This design comes from an exercise in tuning for small area and a short achievable clock period on the open sky130 flow, not from production work. Only simulation tests tie the RTL to the original design; equivalence was not proved. The flow treats the clock pin as an ideal source, which a real chip does not have.

Setup of alpha:
Design pe_dot_unit, start of the top module:
module pe_dot_unit (
  input  logic                clock,
  input  logic                i_arst_n,
  input  logic [7:0][7:0]     i_feature,
  input  logic [7:0][7:0]     i_filter,
  output logic signed [17:0]  o_result
);
  logic sgn_1;
  logic sgn_2;
  logic sgn_3;
  logic sgn_4;
  logic sgn_5;
  logic sgn_6;
  logic sgn_7;
  logic sgn_8;
  logic two_9;
  logic neg_10;
  logic i_filter0_0_q1;
  logic i_feature0_0_q1;
  logic neg_10_q1;
  logic pp_11;
  logic i_feature0_1_q1;
  logic two_9_q1;
  logic sn_12;
  logic pp_13;
  logic i_feature0_2_q1;
  logic sn_14;
  logic pp_15;
  logic i_feature0_3_q1;
  logic sn_16;
  logic pp_17;
  logic i_feature0_4_q1;
  logic sn_18;
  logic pp_19;
  logic i_feature0_5_q1;
  logic sn_20;
  logic pp_21;
  logic i_feature0_6_q1;
  logic sn_22;
  logic pp_23;
  logic pp_24;
  logic nneg_25;
  logic one_26;
  logic two_27;
  logic neg_28;
  logic one_26_q1;
  logic neg_28_q1;
  logic pp_29;
  logic two_27_q1;
  logic sn_30;
  logic pp_31;
  logic sn_32;
  logic pp_33;
  logic sn_34;
  ...
Size: roughly 1,500 cells after synthesis, about 400 flip-flops, roughly 150 I/O pins, about 20,000 um2 of cells after synthesis.
Settings: LEC_CHECK=0, CAP_MARGIN=20, CORE_MARGIN=2, CORE_UTILIZATION=40, CTS_CLUSTER_DIAMETER=100, CTS_CLUSTER_SIZE=26, SETUP_SLACK_MARGIN=2.6, SLEW_MARGIN=20, SYNTH_HIERARCHICAL=1, SYNTH_MINIMUM_KEEP_SIZE=0, BUFFER_PORTS_ARGS=-buffer_cell sky130_fd_sc_hd__buf_1, POST_CTS_TCL=/design/flow/flow/skew.tcl, SKEW_SPEC=2 0.43 3 0.91 4 0.94, SKEW_GROUP=24, SKIP_CTS_REPAIR_TIMING=1, REMOVE_ABC_BUFFERS=1; clock period 4.7 ns.
standard.sh (not shown) runs the stock make flow with config.mk's settings and CLKGATE_MAP_FILE= SYNTH_SCRIPT=/design/flow/synth_recipe.tcl, a recipe that flattens the netlist after the stock synthesis.
==> flow/flow/run.sh <==
#!/bin/bash
set -e
cd "$(dirname "$0")/.."
W=$(pwd)
{
  echo "export BUFFER_PORTS_ARGS = -buffer_cell sky130_fd_sc_hd__buf_1"
  echo "export POST_CTS_TCL = $W/flow/skew.tcl"
  echo "export SKEW_SPEC = 2 0.43 3 0.91 4 0.94"
  echo "export SKEW_GROUP = 24"
  echo "export SKIP_CTS_REPAIR_TIMING = 1"
  echo "export REMOVE_ABC_BUFFERS = 1"
} >> config.mk
bash standard.sh > standard.log 2>&1
==> flow/flow/skew.tcl <==

proc skew_log { msg } { puts "SKEW: $msg" }

# this file may be sourced inside a proc (the ORFS hook); keep its state global
global skew_block skew_db skew_group skew_rootnet skew_chain skew_chainnets

set skew_block [ord::get_db_block]
set skew_db [ord::get_db]
set skew_leaf_master [$skew_db findMaster sky130_fd_sc_hd__clkbuf_8]
set skew_drv_master [$skew_db findMaster sky130_fd_sc_hd__clkbuf_16]
set skew_dly_masters [list \
  [$skew_db findMaster sky130_fd_sc_hd__clkdlybuf4s50_1] \
  [$skew_db findMaster sky130_fd_sc_hd__clkdlybuf4s25_1] \
  [$skew_db findMaster sky130_fd_sc_hd__clkdlybuf4s15_1]]
set skew_group $::env(SKEW_GROUP)

# clock root buffer: the one cell on the clock port's net
set skew_portnet [[$skew_block findBTerm clock] getNet]
set skew_root ""
foreach it [$skew_portnet getITerms] { set skew_root [$it getInst] }
set skew_rootnet [[$skew_root findITerm X] getNet]
set skew_rootloc [$skew_root getLocation]
skew_log "root [$skew_root getName] net [$skew_rootnet getName]"

proc skew_clk_iterm { inst } {
  foreach it [$inst getITerms] {
    if { [[$it getMTerm] getName] == "CLK" } { return $it }
  }
  return ""
}

proc skew_arrival { insts } {
  set sum 0.0
  set n 0
  foreach inst $insts {
    set p [get_pins -of_objects [get_cells [$inst getName]] -filter "name==CLK"]
    set a [get_property $p arrival_max_rise]
    set sum [expr { $sum + $a }]
    incr n
  }
  if { $n == 0 } { return 0.0 }
  return [expr { $sum / $n }]
}

# split a list of insts into groups of at most skew_group by coordinate bisection
proc skew_split { insts } {
  global skew_group
  if { [llength $insts] <= $skew_group } { return [list $insts] }
  set xs {}
  set ys {}
  foreach i $insts {
    lassign [$i getLocation] x y
    lappend xs $x
    lappend ys $y
  }
  set dx [expr { [tcl::mathfunc::max {*}$xs] - [tcl::mathfunc::min {*}$xs] }]
  set dy [expr { [tcl::mathfunc::max {*}$ys] - [tcl::mathfunc::min {*}$ys] }]
  set idx [expr { $dx >= $dy ? 0 : 1 }]
  set keyed {}
  foreach i $insts { lappend keyed [list [lindex [$i getLocation] $idx] $i] }
  set sorted {}
  foreach k [lsort -integer -index 0 $keyed] { lappend sorted [lindex $k 1] }
  set half [expr { [llength $sorted] / 2 }]
  return [concat [skew_split [lrange $sorted 0 [expr { $half - 1 }]]] \
    [skew_split [lrange $sorted $half end]]]
}

proc skew_centroid { insts } {
  set sx 0
  set sy 0
  foreach i $insts {
    lassign [$i getLocation] x y
    incr sx $x
    incr sy $y
  }
  set n [llength $insts]
  return [list [expr { $sx / $n }] [expr { $sy / $n }]]
}

proc skew_place { inst loc } {
  $inst setLocation [lindex $loc 0] [lindex $loc 1]
  $inst setPlacementStatus PLACED
}

proc skew_build_chain { r drv cells flops } {
  global skew_block skew_rootnet
  [$drv findITerm A] disconnect
  foreach c $::skew_chain { odb::dbInst_destroy $c }
  foreach n $::skew_chainnets { odb::dbNet_destroy $n }
  set ::skew_chain {}
  set ::skew_chainnets {}
  set prev $skew_rootnet
  set j 0
  foreach m $cells {
    set c [odb::dbInst_create $skew_block $m "skew_r${r}_dly_$j"]
    skew_place $c [skew_centroid $flops]
    [$c findITerm A] connect $prev
    set nn [odb::dbNet_create $skew_block "skew_r${r}_chain_$j"]
    $nn setSigType CLOCK
    [$c findITerm X] connect $nn
    set prev $nn
    lappend ::skew_chain $c
    lappend ::skew_chainnets $nn
    incr j
  }
  [$drv findITerm A] connect $prev
}

set skew_ranks {}
foreach {r d} $::env(SKEW_SPEC) { dict set skew_ranks $r $d }
set skew_ref {}
set skew_byrank [dict create]
foreach inst [$skew_block getInsts] {
  if { ![string match "*df*" [[$inst getMaster] getName]] } { continue }
  set r 0
  regexp {_q([0-9]+)\$} [$inst getName] -> r
  if { [dict exists $skew_ranks $r] } {
    dict lappend skew_byrank $r $inst
  } else {
    lappend skew_ref $inst
  }
}
estimate_parasitics -placement
set skew_refarr [skew_arrival $skew_ref]
skew_log "reference arrival [format %.3f $skew_refarr] over [llength $skew_ref] registers"

set skew_oldnets {}
set skew_uid 0
dict for {r d} $skew_ranks {
  if { ![dict exists $skew_byrank $r] } { continue }
  set flops [dict get $skew_byrank $r]
  set drvnet [odb::dbNet_create $skew_block "skew_r${r}_trunk"]
  $drvnet setSigType CLOCK
  set k 0
  foreach grp [skew_split $flops] {
    set leaf [odb::dbInst_create $skew_block $skew_leaf_master "skew_r${r}_leaf_$k"]
    skew_place $leaf [skew_centroid $grp]
    set lnet [odb::dbNet_create $skew_block "skew_r${r}_leafnet_$k"]
    $lnet setSigType CLOCK
    [$leaf findITerm A] connect $drvnet
    [$leaf findITerm X] connect $lnet
    foreach f $grp {
      set it [skew_clk_iterm $f]
      set on [$it getNet]
      if { $on != "NULL" } { lappend skew_oldnets $on }
      $it disconnect
      $it connect $lnet
    }
    incr k
  }
  set drv [odb::dbInst_create $skew_block $skew_drv_master "skew_r${r}_drv"]
  skew_place $drv [skew_centroid $flops]
  [$drv findITerm X] connect $drvnet
  skew_log "rank $r: [llength $flops] registers, $k leaf buffers"

  # delay chain from the root net to the trunk driver: try chains of growing
  # delay and keep the one whose skew comes closest to the requested delay
  set s15 [$skew_db findMaster sky130_fd_sc_hd__clkdlybuf4s15_1]
  set s18 [$skew_db findMaster sky130_fd_sc_hd__clkdlybuf4s18_1]
  set s25 [$skew_db findMaster sky130_fd_sc_hd__clkdlybuf4s25_1]
  set s50 [$skew_db findMaster sky130_fd_sc_hd__clkdlybuf4s50_1]
  set cands [list {} [list $s15] [list $s18] [list $s25] [list $s15 $s15] [list $s15 $s25] \
    [list $s50] [list $s25 $s25] [list $s50 $s15] [list $s50 $s25] [list $s50 $s50] \
    [list $s50 $s50 $s15] [list $s50 $s50 $s25] [list $s50 $s50 $s50]]
  set ::skew_chain {}
  set ::skew_chainnets {}
  set best {}
  set bestdiff 1e9
  foreach cells $cands {
    skew_build_chain $r $drv $cells $flops
    estimate_parasitics -placement
    set got [expr { [skew_arrival $flops] - $skew_refarr }]
    skew_log "rank $r: chain of [llength $cells] cells gives skew [format %.3f $got] (want $d)"
    set diff [expr { abs($got - $d) }]
    if { $diff < $bestdiff } {
      set bestdiff $diff
      set best $cells
    }
    if { $got > $d + 0.15 } { break }
  }
  skew_build_chain $r $drv $best $flops
}

# clock buffers left without sinks
foreach n [lsort -unique $skew_oldnets] {
  set sinks 0
  set drv ""
  foreach it [$n getITerms] {
    if { [$it isOutputSignal] } { set drv [$it getInst] } else { incr sinks }
  }
  if { $sinks == 0 && $drv != "" } {
    skew_log "removing idle clock buffer [$drv getName]"
    odb::dbInst_destroy $drv
    odb::dbNet_destroy $n
  }
}

detailed_placement
check_placement -verbose
estimate_parasitics -placement
dict for {r d} $skew_ranks {
  if { [dict exists $skew_byrank $r] } {
    skew_log "rank $r final skew [format %.3f [expr { [skew_arrival [dict get $skew_byrank $r]] - [skew_arrival $skew_ref] }]]"
  }
}
report_clock_skew
alpha: full flow OK, the timing, DRC and antenna checks passed
--- input diff alpha..beta ---
-- flow/flow/skew.tcl --
<<< alpha, line 2
proc skew_log { msg } { puts "SKEW: $msg" }

# this file may be sourced inside a proc (the ORFS hook); keep its state global
global skew_block skew_db skew_group skew_rootnet skew_chain skew_chainnets

>>> beta, line 2
proc skew_log { msg } { puts "SKEW: $msg" }

--- outcome ---
clock tree synthesis: beta exited with error. Comparing beta against alpha, there is no change at all in post-synthesis instance area. alpha and beta ended up with roughly the same adder-cell share of the synthesized area. As far as total placed cells including tap cells goes, beta and alpha are indistinguishable; the numbers are identical. Share of flip-flops with an asynchronous set or reset after synthesis: alpha vs beta identical. Re horizontal extent of the die: no difference whatsoever between beta and alpha. Number of flops mapped to enable cells by yosys: alpha vs beta identical. Diff beta..alpha | weighted congestion at the end of routability-driven global placement | unchanged. Synthesized cell count came out exactly the same in beta and alpha. alpha -> beta: number of clock sinks seen by CTS delta 0, exact match. From beta to alpha, sequential fraction of the synthesis area did not move at all.

[port drivers added, routing unchanged]
The flow's constraints put no driver on any port. The routed layout listed below was extracted and timed again, unchanged, in two steps.
Step 1 assumes that a clkbuf_16 drives the clock port and a buf_2 every other input.
Step 2, shift: input delay + t, output delay - t, t = (earliest + latest rising clock arrival at the registers) / 2. This alone moves slack from input paths to output paths.
Slacks: ideal ports / drivers / drivers and shift; pairs: ideal ports / drivers.
run: alpha
shift t [ns]: 1.038
slack for setup (ns): 2.616 / 2.616 / 2.319
worst hold slack (ns): 0.170 / 0.170 / 0.170
worst setup path after step 2: input to register
latest minus earliest clock arrival (ns): 0.954 / 0.953
worst register clock-pin slew, ns: 0.10 / 0.10
In alpha the clock reaches the registers at very different times; t lies between them, and the last value is a rough guide only. The setup slack of alpha moves by 0.000 ns with the drivers and by -0.297 ns with both steps.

*EXERCISE DESCRIPTION*:
Look above for the line with "set skew_portnet [[$skew_block" and the line with "set dx [expr". Write out those two lines and all the lines between them, exactly, and no others.

*SOLVED PROBLEM*:
set skew_portnet [[$skew_block findBTerm clock] getNet]
set skew_root ""
foreach it [$skew_portnet getITerms] { set skew_root [$it getInst] }
set skew_rootnet [[$skew_root findITerm X] getNet]
set skew_rootloc [$skew_root getLocation]
skew_log "root [$skew_root getName] net [$skew_rootnet getName]"

proc skew_clk_iterm { inst } {
  foreach it [$inst getITerms] {
    if { [[$it getMTerm] getName] == "CLK" } { return $it }
  }
  return ""
}

proc skew_arrival { insts } {
  set sum 0.0
  set n 0
  foreach inst $insts {
    set p [get_pins -of_objects [get_cells [$inst getName]] -filter "name==CLK"]
    set a [get_property $p arrival_max_rise]
    set sum [expr { $sum + $a }]
    incr n
  }
  if { $n == 0 } { return 0.0 }
  return [expr { $sum / $n }]
}

# split a list of insts into groups of at most skew_group by coordinate bisection
proc skew_split { insts } {
  global skew_group
  if { [llength $insts] <= $skew_group } { return [list $insts] }
  set xs {}
  set ys {}
  foreach i $insts {
    lassign [$i getLocation] x y
    lappend xs $x
    lappend ys $y
  }
  set dx [expr { [tcl::mathfunc::max {*}$xs] - [tcl::mathfunc::min {*}$xs] }]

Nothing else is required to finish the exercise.